Task - In the records below, begin at the line containing "output wire logic [$bits(bus_i.err_count_o)-1:0]" and end at the line containing "assign bus_rollback_o = bus_i.rollback_o;"; quote every line in that span exactly, including both boundary lines, and no others.

Data for analysis -
--- src/rtl/ft_lockstep_recovery_if.sv ---
// rtl/ft_lockstep_recovery_if.sv - lane write-back and fetch-control bundle for the lockstep guard
interface ft_lockstep_recovery_if #(
    parameter int ADDR_WIDTH = 5,
    parameter int DATA_WIDTH = 32,
    parameter int NUM_LANES  = 2,
    parameter int CNT_WIDTH  = 8
);
    logic [NUM_LANES-1:0]                 we_i;
    logic [NUM_LANES-1:0][ADDR_WIDTH-1:0] addr_i;
    logic [NUM_LANES-1:0][DATA_WIDTH-1:0] data_i;
    logic [DATA_WIDTH-1:0]                spc_i;
    logic [DATA_WIDTH-1:0]                spc_o;
    logic [ADDR_WIDTH-1:0]                addr_o;
    logic [DATA_WIDTH-1:0]                data_o;
    logic                                 fetch_block_o;
    logic                                 rollback_o;
    logic [1:0]                           fault_lane_o;
    logic [CNT_WIDTH-1:0]                 err_count_o;

    modport slave (
        input  we_i, addr_i, data_i, spc_i,
        output spc_o, addr_o, data_o, fetch_block_o, rollback_o, fault_lane_o, err_count_o
    );
    modport master (
        output we_i, addr_i, data_i, spc_i,
        input  spc_o, addr_o, data_o, fetch_block_o, rollback_o, fault_lane_o, err_count_o
    );
endinterface

--- src/rtl/ft_lockstep_recovery_voter.sv ---
// rtl/ft_lockstep_recovery_voter.sv - lane comparator: agree flag, voted (TMR) or lane-0 (DMR) value, outvoted lane
module ft_voter
    import ft_pkg::*;
#(
    parameter int WIDTH     = 32,
    parameter int NUM_LANES = 2
) (
    input  logic [NUM_LANES-1:0][WIDTH-1:0] in_i,
    output logic                            agree_o,
    output logic [WIDTH-1:0]                voted_o,
    output logic [1:0]                      lane_o
);
    if (NUM_LANES == 3) begin : g_tmr
        logic [WIDTH-1:0] w_maj;
        logic [2:0]       w_diff;

        always_comb begin
            w_maj = '0;
            for (int b = 0; b < WIDTH; b++) begin
                w_maj[b] = majority3(in_i[0][b], in_i[1][b], in_i[2][b]);
            end
        end

        always_comb begin
            w_diff  = '0;
            for (int k = 0; k < 3; k++) begin
                w_diff[k] = (in_i[k] != w_maj);
            end
            agree_o = (w_diff == 3'b000);
            voted_o = w_maj;
            // Only a single outlier can be blamed; several outliers leave the culprit unknown
            case (w_diff)
                3'b001:  lane_o = 2'd0;
                3'b010:  lane_o = 2'd1;
                3'b100:  lane_o = 2'd2;
                default: lane_o = FAULT_NONE;
            endcase
        end
    end else begin : g_dmr
        assign agree_o = (in_i[0] == in_i[1]);
        assign voted_o = in_i[0];
        assign lane_o  = FAULT_NONE;
    end
endmodule

--- src/rtl/ft_lockstep_recovery.sv ---
// rtl/ft_lockstep_recovery.sv - N-lane lockstep register-file guard with resync sweep and PC rollback
module ft_lockstep_recovery
    import ft_pkg::*;
#(
    parameter int ADDR_WIDTH = 5,
    parameter int DATA_WIDTH = 32,
    parameter int NUM_LANES  = 2,
    parameter int CNT_WIDTH  = 8
) (
    input logic                   clk_i,
    input logic                   rst_ni,
    ft_lockstep_recovery_if.slave bus
);
    localparam int DEPTH  = 2 ** ADDR_WIDTH;
    localparam int WORD_W = 1 + ADDR_WIDTH + DATA_WIDTH;

    if (NUM_LANES != 2 && NUM_LANES != 3) begin : g_bad_lanes
        $error("ft_lockstep_recovery: NUM_LANES must be 2 or 3");
    end

    state_e                                           r_state, w_next_state;
    logic [ADDR_WIDTH-1:0]                            r_idx;
    logic [NUM_LANES-1:0][DEPTH-1:0][DATA_WIDTH-1:0]  r_copy;
    logic [ADDR_WIDTH-1:0]                            r_addr;
    logic [DATA_WIDTH-1:0]                            r_data;
    logic [DATA_WIDTH-1:0]                            r_spc;
    logic [CNT_WIDTH-1:0]                             r_cnt;
    logic [1:0]                                       r_fault;

    logic [NUM_LANES-1:0][WORD_W-1:0]     w_wr_words;
    logic                                 w_wr_agree;
    logic [WORD_W-1:0]                    w_wr_vote;
    logic [1:0]                           w_wr_lane;
    logic                                 w_vote_we;
    logic [ADDR_WIDTH-1:0]                w_vote_addr;
    logic [DATA_WIDTH-1:0]                w_vote_data;
    logic                                 w_commit;
    logic [NUM_LANES-1:0][DATA_WIDTH-1:0] w_rd_words;
    logic [DATA_WIDTH-1:0]                w_golden;
    logic                                 w_gold_agree;
    logic [1:0]                           w_gold_lane;
    logic                                 w_unused_gold;
    logic                                 w_fetch_block;
    logic                                 w_rollback;

    // Address/data are masked when a lane is not writing so idle lanes always compare equal
    always_comb begin
        w_wr_words = '0;
        for (int k = 0; k < NUM_LANES; k++) begin
            if (bus.we_i[k]) w_wr_words[k] = {1'b1, bus.addr_i[k], bus.data_i[k]};
        end
    end

    ft_voter #(.WIDTH(WORD_W), .NUM_LANES(NUM_LANES)) u_wr_voter (
        .in_i(w_wr_words), .agree_o(w_wr_agree), .voted_o(w_wr_vote), .lane_o(w_wr_lane)
    );

    assign {w_vote_we, w_vote_addr, w_vote_data} = w_wr_vote;
    assign w_commit = w_vote_we && (w_wr_agree || NUM_LANES == 3);

    always_comb begin
        w_rd_words = '0;
        for (int k = 0; k < NUM_LANES; k++) w_rd_words[k] = r_copy[k][r_idx];
    end

    ft_voter #(.WIDTH(DATA_WIDTH), .NUM_LANES(NUM_LANES)) u_gold_voter (
        .in_i(w_rd_words), .agree_o(w_gold_agree), .voted_o(w_golden), .lane_o(w_gold_lane)
    );

    assign w_unused_gold = ^{w_gold_agree, w_gold_lane};

    always_comb begin
        w_next_state  = r_state;
        w_fetch_block = 1'b0;
        w_rollback    = 1'b0;
        case (r_state)
            RUN:     if (!w_wr_agree) w_next_state = SYNC;
            SYNC: begin
                w_fetch_block = 1'b1;
                if (&r_idx) w_next_state = RESTORE;
            end
            RESTORE: begin
                w_fetch_block = 1'b1;
                w_rollback    = (NUM_LANES == 2);
                w_next_state  = RUN;
            end
            default: w_next_state = RUN;
        endcase
    end

    always_ff @(posedge clk_i) begin
        if (!rst_ni) begin
            r_state <= RUN;
            r_idx   <= '0;
            r_copy  <= '0;
            r_addr  <= '0;
            r_data  <= '0;
            r_spc   <= '0;
            r_cnt   <= '0;
            r_fault <= FAULT_NONE;
        end else begin
            r_state <= w_next_state;
            case (r_state)
                RUN: begin
                    r_idx <= '0;
                    if (w_commit) begin
                        for (int k = 0; k < NUM_LANES; k++) r_copy[k][w_vote_addr] <= w_vote_data;
                        r_addr <= w_vote_addr;
                        r_data <= w_vote_data;
                    end
                    if (w_wr_agree) begin
                        r_spc <= bus.spc_i;
                    end else begin
                        if (r_cnt != '1) r_cnt <= r_cnt + 1'b1;
                        if (NUM_LANES == 3) r_fault <= w_wr_lane;
                    end
                end
                SYNC: begin
                    for (int k = 0; k < NUM_LANES; k++) r_copy[k][r_idx] <= w_golden;
                    r_addr <= r_idx;
                    r_data <= w_golden;
                    r_idx  <= r_idx + 1'b1;
                end
                default: ;
            endcase
        end
    end

    assign bus.spc_o         = r_spc;
    assign bus.addr_o        = (r_state == SYNC) ? r_idx : r_addr;
    assign bus.data_o        = (r_state == SYNC) ? w_golden : r_data;
    assign bus.fetch_block_o = w_fetch_block;
    assign bus.rollback_o    = w_rollback;
    assign bus.fault_lane_o  = r_fault;
    assign bus.err_count_o   = r_cnt;
endmodule

--- src/flat_wrapper.sv ---
// flat-port wrapper written by rule: the top's interface ports become plain ports
module ft_lockstep_recovery_flat import ft_pkg::*;
#(
    parameter int ADDR_WIDTH = 5,
    parameter int DATA_WIDTH = 32,
    parameter int NUM_LANES  = 2,
    parameter int CNT_WIDTH  = 8
)
  (clk_i, rst_ni, bus_we_i, bus_addr_i, bus_data_i, bus_spc_i, bus_spc_o, bus_addr_o, bus_data_o, bus_fetch_block_o, bus_rollback_o, bus_fault_lane_o, bus_err_count_o);
  ft_lockstep_recovery_if #(.ADDR_WIDTH(ADDR_WIDTH), .DATA_WIDTH(DATA_WIDTH), .NUM_LANES(NUM_LANES), .CNT_WIDTH(CNT_WIDTH)) bus_i ();
  input logic clk_i;
  input logic rst_ni;
  input wire logic [$bits(bus_i.we_i)-1:0] bus_we_i;
  input wire logic [$bits(bus_i.addr_i)-1:0] bus_addr_i;
  input wire logic [$bits(bus_i.data_i)-1:0] bus_data_i;
  input wire logic [$bits(bus_i.spc_i)-1:0] bus_spc_i;
  output wire logic [$bits(bus_i.spc_o)-1:0] bus_spc_o;
  output wire logic [$bits(bus_i.addr_o)-1:0] bus_addr_o;
  output wire logic [$bits(bus_i.data_o)-1:0] bus_data_o;
  output wire logic [$bits(bus_i.fetch_block_o)-1:0] bus_fetch_block_o;
  output wire logic [$bits(bus_i.rollback_o)-1:0] bus_rollback_o;
  output wire logic [$bits(bus_i.fault_lane_o)-1:0] bus_fault_lane_o;
  output wire logic [$bits(bus_i.err_count_o)-1:0] bus_err_count_o;
  assign bus_i.we_i = bus_we_i;
  assign bus_i.addr_i = bus_addr_i;
  assign bus_i.data_i = bus_data_i;
  assign bus_i.spc_i = bus_spc_i;
  assign bus_spc_o = bus_i.spc_o;
  assign bus_addr_o = bus_i.addr_o;
  assign bus_data_o = bus_i.data_o;
  assign bus_fetch_block_o = bus_i.fetch_block_o;
  assign bus_rollback_o = bus_i.rollback_o;
  assign bus_fault_lane_o = bus_i.fault_lane_o;
  assign bus_err_count_o = bus_i.err_count_o;
  ft_lockstep_recovery #(.ADDR_WIDTH(ADDR_WIDTH), .DATA_WIDTH(DATA_WIDTH), .NUM_LANES(NUM_LANES), .CNT_WIDTH(CNT_WIDTH)) u_core (.clk_i(clk_i), .rst_ni(rst_ni), .bus(bus_i));
endmodule
--- config.mk ---
export PLATFORM = sky130hd
export DESIGN_NAME = ft_lockstep_recovery_flat
export DESIGN_NICKNAME = d
export VERILOG_FILES = /design/src/rtl/ft_lockstep_recovery_pkg.sv /design/src/rtl/ft_lockstep_recovery_if.sv /design/src/rtl/ft_lockstep_recovery_voter.sv /design/src/rtl/ft_lockstep_recovery.sv /design/src/flat_wrapper.sv
export SDC_FILE = /design/constraint.sdc
export NUM_CORES = 2
export LEC_CHECK = 0
export BUFFER_PORTS_ARGS = -buffer_cell sky130_fd_sc_hd__buf_2
export CAP_MARGIN = 40
export CORE_MARGIN = 2
export CORE_UTILIZATION = 31
export CTS_CLUSTER_DIAMETER = 200
export DETAILED_ROUTE_END_ITERATION = 6
export PLACE_DENSITY = 0.56
export SYNTH_ARGS = -nofsm -noshare
export SYNTH_HDL_FRONTEND = slang
export SYNTH_SLANG_ARGS = --single-unit
--- constraint.sdc ---
create_clock -name clk_i -period 9.5 [get_ports clk_i]
set_input_delay 0.475 -clock clk_i [delete_from_list [all_inputs] [get_ports clk_i]]
set_output_delay 0.475 -clock clk_i [all_outputs]
set_load 0.01 [all_outputs]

Exercise response -
  output wire logic [$bits(bus_i.err_count_o)-1:0] bus_err_count_o;
  assign bus_i.we_i = bus_we_i;
  assign bus_i.addr_i = bus_addr_i;
  assign bus_i.data_i = bus_data_i;
  assign bus_i.spc_i = bus_spc_i;
  assign bus_spc_o = bus_i.spc_o;
  assign bus_addr_o = bus_i.addr_o;
  assign bus_data_o = bus_i.data_o;
  assign bus_fetch_block_o = bus_i.fetch_block_o;
  assign bus_rollback_o = bus_i.rollback_o;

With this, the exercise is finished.